Every line in the listing below from the one with "dpl_cell_area_um2: 74100" through the one with "cell delay [ns]" is to be reproduced exactly, both ends included; leave out the rest.
+===+
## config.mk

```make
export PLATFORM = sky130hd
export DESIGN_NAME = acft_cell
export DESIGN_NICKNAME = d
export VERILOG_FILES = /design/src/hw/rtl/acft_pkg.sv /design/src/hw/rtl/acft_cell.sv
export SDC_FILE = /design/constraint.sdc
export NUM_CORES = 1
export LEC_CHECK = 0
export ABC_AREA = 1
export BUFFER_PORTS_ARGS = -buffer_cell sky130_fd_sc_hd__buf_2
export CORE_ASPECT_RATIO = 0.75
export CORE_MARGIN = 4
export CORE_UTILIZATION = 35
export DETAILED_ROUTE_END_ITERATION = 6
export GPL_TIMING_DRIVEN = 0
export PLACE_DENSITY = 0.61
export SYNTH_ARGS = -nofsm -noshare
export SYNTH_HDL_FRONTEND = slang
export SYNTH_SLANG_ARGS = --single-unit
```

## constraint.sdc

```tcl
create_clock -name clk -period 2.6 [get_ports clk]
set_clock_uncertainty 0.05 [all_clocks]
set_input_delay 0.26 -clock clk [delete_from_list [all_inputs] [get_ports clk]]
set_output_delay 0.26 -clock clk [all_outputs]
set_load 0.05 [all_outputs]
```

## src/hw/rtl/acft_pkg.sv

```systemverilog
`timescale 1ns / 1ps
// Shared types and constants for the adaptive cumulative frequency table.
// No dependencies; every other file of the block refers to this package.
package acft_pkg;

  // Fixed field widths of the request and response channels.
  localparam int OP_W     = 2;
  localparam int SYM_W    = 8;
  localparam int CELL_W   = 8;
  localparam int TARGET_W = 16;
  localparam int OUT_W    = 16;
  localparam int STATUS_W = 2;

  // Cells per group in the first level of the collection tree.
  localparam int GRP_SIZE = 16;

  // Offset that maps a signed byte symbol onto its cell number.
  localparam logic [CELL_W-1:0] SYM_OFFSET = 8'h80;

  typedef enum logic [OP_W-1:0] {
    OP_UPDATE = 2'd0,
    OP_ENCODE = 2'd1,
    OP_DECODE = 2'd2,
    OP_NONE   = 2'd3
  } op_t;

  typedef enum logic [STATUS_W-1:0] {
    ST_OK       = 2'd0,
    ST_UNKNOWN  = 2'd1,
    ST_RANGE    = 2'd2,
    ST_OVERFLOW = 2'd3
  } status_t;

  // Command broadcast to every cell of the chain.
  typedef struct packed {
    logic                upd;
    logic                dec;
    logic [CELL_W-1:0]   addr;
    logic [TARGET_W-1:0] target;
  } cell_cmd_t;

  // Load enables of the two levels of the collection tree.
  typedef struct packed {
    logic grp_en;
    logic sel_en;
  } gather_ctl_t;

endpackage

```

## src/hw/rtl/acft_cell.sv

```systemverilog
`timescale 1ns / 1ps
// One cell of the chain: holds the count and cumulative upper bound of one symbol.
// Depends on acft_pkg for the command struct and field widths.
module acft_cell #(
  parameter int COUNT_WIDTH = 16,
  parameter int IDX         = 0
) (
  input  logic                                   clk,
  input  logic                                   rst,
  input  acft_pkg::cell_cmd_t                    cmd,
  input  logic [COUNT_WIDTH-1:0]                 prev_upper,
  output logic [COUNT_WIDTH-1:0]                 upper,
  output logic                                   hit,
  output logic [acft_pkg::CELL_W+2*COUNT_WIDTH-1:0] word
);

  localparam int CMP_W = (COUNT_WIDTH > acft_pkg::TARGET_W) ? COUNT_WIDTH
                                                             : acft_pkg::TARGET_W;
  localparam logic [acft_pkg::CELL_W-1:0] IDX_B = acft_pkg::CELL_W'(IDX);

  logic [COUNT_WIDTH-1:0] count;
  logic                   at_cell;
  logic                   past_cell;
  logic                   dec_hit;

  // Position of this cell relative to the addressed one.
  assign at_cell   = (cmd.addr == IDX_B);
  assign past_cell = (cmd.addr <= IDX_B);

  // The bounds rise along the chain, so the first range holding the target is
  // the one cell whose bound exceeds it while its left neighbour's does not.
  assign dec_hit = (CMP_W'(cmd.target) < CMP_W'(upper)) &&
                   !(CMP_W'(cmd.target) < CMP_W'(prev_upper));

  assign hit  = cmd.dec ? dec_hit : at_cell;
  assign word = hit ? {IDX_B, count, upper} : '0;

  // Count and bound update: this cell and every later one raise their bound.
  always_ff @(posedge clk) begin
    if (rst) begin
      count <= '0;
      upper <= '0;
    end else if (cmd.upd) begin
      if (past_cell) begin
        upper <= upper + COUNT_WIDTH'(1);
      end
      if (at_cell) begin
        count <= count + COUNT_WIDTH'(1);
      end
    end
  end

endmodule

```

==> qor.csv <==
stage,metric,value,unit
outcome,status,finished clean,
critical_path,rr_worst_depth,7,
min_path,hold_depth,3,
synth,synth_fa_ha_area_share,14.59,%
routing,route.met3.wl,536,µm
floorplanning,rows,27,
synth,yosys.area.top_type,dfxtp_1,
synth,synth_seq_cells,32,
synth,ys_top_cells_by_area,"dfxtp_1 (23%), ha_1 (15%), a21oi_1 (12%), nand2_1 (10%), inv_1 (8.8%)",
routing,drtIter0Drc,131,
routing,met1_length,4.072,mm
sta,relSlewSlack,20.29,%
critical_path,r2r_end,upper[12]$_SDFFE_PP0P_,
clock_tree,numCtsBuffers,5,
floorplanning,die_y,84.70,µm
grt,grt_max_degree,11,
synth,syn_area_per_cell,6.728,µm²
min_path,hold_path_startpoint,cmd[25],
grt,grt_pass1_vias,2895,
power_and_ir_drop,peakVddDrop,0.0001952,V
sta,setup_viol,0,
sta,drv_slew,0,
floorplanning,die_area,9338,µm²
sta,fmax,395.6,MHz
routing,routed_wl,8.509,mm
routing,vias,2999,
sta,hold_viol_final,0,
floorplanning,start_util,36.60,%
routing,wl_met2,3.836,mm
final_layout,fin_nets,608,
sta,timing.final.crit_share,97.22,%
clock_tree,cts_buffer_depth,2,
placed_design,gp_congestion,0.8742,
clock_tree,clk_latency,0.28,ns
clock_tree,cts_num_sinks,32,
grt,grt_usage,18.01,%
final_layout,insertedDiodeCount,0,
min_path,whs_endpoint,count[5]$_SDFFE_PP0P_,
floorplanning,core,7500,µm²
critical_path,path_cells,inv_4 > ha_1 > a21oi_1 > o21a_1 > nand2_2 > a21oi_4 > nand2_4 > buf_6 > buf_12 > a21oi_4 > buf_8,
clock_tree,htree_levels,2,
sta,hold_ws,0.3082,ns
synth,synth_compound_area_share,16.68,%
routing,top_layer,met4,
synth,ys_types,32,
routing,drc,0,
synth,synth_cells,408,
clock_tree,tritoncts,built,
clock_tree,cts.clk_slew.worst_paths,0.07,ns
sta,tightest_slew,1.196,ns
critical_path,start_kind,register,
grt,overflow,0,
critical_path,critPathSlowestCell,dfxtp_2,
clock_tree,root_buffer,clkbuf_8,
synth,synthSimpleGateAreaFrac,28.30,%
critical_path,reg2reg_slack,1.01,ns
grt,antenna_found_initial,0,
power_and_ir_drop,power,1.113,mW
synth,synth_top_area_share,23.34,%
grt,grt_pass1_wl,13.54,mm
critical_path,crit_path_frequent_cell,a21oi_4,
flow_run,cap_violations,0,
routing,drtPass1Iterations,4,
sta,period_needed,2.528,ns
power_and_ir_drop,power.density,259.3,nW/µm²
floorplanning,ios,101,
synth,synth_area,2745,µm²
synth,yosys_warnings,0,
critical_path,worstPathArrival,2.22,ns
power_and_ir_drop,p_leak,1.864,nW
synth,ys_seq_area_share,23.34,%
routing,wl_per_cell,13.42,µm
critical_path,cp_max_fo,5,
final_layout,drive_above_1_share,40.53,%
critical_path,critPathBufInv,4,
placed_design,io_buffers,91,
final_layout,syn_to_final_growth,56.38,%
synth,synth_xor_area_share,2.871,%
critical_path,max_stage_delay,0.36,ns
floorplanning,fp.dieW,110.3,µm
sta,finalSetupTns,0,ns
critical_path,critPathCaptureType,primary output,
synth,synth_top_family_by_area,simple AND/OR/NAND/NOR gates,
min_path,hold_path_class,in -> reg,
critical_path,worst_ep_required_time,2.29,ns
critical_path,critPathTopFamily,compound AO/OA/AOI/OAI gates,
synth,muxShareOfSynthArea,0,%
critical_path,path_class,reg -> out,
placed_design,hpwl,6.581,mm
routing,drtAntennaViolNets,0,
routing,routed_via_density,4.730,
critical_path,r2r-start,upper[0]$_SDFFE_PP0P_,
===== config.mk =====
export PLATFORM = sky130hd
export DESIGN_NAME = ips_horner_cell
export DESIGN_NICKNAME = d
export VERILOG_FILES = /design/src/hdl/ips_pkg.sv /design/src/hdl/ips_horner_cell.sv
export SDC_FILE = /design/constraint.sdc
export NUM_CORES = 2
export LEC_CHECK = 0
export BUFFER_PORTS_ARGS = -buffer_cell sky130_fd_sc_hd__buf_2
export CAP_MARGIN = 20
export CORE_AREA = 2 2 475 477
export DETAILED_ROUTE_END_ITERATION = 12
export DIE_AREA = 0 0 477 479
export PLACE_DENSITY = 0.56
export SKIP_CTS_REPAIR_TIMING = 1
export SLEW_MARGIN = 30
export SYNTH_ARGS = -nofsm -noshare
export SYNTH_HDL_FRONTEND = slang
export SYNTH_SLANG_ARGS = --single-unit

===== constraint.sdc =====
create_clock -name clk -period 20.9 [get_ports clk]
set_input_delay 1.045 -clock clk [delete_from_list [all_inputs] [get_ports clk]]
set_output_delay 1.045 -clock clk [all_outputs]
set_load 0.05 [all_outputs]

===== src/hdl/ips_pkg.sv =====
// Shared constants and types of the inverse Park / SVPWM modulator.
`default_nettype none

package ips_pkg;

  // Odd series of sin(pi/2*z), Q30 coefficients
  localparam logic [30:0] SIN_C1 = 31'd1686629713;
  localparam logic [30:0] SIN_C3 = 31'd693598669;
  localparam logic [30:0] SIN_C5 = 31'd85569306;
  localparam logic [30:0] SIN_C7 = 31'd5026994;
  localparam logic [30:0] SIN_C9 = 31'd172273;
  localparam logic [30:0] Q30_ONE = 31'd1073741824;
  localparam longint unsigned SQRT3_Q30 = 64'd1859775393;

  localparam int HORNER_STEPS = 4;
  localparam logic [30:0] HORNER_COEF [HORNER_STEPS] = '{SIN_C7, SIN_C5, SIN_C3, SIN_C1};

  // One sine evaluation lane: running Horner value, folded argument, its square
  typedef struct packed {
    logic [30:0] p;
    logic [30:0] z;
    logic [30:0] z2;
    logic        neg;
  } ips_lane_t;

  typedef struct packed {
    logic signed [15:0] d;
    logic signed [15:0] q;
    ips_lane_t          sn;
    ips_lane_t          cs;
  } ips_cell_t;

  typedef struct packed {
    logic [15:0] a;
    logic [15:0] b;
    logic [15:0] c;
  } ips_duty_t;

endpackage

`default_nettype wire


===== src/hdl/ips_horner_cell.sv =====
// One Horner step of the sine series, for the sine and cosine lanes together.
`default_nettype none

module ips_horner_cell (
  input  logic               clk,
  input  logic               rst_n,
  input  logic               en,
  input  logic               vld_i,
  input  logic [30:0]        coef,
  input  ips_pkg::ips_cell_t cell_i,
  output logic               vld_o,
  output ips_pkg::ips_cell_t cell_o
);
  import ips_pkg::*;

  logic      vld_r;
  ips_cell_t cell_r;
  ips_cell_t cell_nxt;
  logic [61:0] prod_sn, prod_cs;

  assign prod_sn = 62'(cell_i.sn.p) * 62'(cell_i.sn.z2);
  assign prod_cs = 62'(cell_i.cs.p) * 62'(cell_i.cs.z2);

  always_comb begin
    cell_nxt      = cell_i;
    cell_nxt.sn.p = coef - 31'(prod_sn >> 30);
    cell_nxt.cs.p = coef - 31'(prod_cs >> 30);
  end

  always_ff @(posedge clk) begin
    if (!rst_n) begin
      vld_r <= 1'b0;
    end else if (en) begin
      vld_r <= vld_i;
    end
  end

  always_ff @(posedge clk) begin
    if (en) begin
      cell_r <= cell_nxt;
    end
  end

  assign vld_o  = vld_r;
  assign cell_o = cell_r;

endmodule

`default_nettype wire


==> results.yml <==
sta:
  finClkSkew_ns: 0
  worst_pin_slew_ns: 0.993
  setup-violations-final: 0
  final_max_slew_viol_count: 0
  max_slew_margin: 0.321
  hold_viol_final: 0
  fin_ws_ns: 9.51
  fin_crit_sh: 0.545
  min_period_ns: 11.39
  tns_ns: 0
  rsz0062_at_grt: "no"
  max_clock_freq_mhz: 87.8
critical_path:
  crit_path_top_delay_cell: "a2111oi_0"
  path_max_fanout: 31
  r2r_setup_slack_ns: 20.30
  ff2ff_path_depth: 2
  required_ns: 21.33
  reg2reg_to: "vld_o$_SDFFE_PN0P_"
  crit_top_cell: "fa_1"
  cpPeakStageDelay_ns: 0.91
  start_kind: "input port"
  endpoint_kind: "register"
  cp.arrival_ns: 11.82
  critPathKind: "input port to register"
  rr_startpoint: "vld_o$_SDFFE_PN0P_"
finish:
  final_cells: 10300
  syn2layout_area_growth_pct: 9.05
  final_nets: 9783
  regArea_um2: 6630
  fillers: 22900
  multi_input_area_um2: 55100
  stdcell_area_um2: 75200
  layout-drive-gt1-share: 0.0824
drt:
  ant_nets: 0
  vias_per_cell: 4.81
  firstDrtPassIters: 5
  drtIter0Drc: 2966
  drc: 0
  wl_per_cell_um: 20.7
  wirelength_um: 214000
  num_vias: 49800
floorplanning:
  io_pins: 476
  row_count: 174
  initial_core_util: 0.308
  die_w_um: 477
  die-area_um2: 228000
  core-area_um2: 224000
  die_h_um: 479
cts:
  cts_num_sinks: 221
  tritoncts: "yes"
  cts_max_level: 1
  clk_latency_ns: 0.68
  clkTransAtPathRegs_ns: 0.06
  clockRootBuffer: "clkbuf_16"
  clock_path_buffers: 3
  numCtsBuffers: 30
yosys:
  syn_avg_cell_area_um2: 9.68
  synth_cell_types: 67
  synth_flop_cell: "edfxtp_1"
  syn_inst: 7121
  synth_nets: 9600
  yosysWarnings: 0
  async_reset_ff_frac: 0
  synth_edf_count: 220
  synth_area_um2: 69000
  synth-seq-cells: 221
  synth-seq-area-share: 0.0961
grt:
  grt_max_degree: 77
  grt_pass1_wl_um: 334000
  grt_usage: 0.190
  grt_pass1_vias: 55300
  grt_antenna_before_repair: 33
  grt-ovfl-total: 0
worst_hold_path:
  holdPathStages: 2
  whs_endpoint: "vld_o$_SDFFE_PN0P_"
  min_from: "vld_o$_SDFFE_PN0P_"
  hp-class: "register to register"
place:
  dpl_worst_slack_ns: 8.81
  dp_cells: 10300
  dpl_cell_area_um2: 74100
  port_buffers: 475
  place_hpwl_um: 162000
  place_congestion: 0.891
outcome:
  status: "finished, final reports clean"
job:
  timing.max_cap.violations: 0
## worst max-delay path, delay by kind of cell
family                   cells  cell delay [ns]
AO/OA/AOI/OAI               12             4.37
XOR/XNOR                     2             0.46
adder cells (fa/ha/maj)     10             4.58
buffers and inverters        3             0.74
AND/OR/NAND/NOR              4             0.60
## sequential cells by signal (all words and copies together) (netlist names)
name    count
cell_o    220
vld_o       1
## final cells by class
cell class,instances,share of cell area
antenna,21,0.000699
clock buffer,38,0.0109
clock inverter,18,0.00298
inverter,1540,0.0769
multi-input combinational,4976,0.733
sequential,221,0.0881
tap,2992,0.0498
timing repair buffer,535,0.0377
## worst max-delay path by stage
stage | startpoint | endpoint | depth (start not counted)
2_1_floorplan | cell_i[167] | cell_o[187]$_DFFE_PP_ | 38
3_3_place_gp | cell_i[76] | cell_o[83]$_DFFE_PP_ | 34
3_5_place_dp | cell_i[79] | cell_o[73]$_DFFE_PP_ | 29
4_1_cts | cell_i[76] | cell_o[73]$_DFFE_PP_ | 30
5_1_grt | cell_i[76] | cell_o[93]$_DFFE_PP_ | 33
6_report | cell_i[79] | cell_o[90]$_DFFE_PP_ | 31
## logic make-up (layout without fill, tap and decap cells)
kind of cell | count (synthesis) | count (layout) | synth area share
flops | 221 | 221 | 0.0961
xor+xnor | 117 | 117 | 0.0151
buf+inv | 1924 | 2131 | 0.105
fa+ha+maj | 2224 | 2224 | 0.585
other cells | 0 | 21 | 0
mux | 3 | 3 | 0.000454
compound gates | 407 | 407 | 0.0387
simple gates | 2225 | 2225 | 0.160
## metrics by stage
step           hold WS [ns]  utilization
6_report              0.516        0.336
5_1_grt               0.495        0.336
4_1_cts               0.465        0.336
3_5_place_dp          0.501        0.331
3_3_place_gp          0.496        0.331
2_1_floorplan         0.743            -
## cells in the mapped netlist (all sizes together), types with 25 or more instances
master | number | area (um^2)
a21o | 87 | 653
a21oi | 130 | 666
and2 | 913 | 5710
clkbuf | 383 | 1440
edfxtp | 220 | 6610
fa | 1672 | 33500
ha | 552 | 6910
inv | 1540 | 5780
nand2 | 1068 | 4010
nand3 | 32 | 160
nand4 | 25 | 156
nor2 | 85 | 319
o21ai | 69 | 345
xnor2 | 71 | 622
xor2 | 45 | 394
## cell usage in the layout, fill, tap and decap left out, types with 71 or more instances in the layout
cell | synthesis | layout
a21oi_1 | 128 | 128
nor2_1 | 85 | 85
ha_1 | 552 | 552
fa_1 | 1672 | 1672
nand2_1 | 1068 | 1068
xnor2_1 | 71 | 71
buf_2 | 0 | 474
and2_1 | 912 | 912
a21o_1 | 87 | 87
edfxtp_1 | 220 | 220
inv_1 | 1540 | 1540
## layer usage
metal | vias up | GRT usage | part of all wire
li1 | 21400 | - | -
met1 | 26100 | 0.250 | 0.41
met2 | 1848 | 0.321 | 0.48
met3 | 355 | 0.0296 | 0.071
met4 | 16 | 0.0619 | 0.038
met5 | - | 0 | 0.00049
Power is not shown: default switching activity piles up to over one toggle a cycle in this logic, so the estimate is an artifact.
+===+
--- ANSWER TO THE PROBLEM ---
  dpl_cell_area_um2: 74100
  port_buffers: 475
  place_hpwl_um: 162000
  place_congestion: 0.891
outcome:
  status: "finished, final reports clean"
job:
  timing.max_cap.violations: 0
## worst max-delay path, delay by kind of cell
family                   cells  cell delay [ns]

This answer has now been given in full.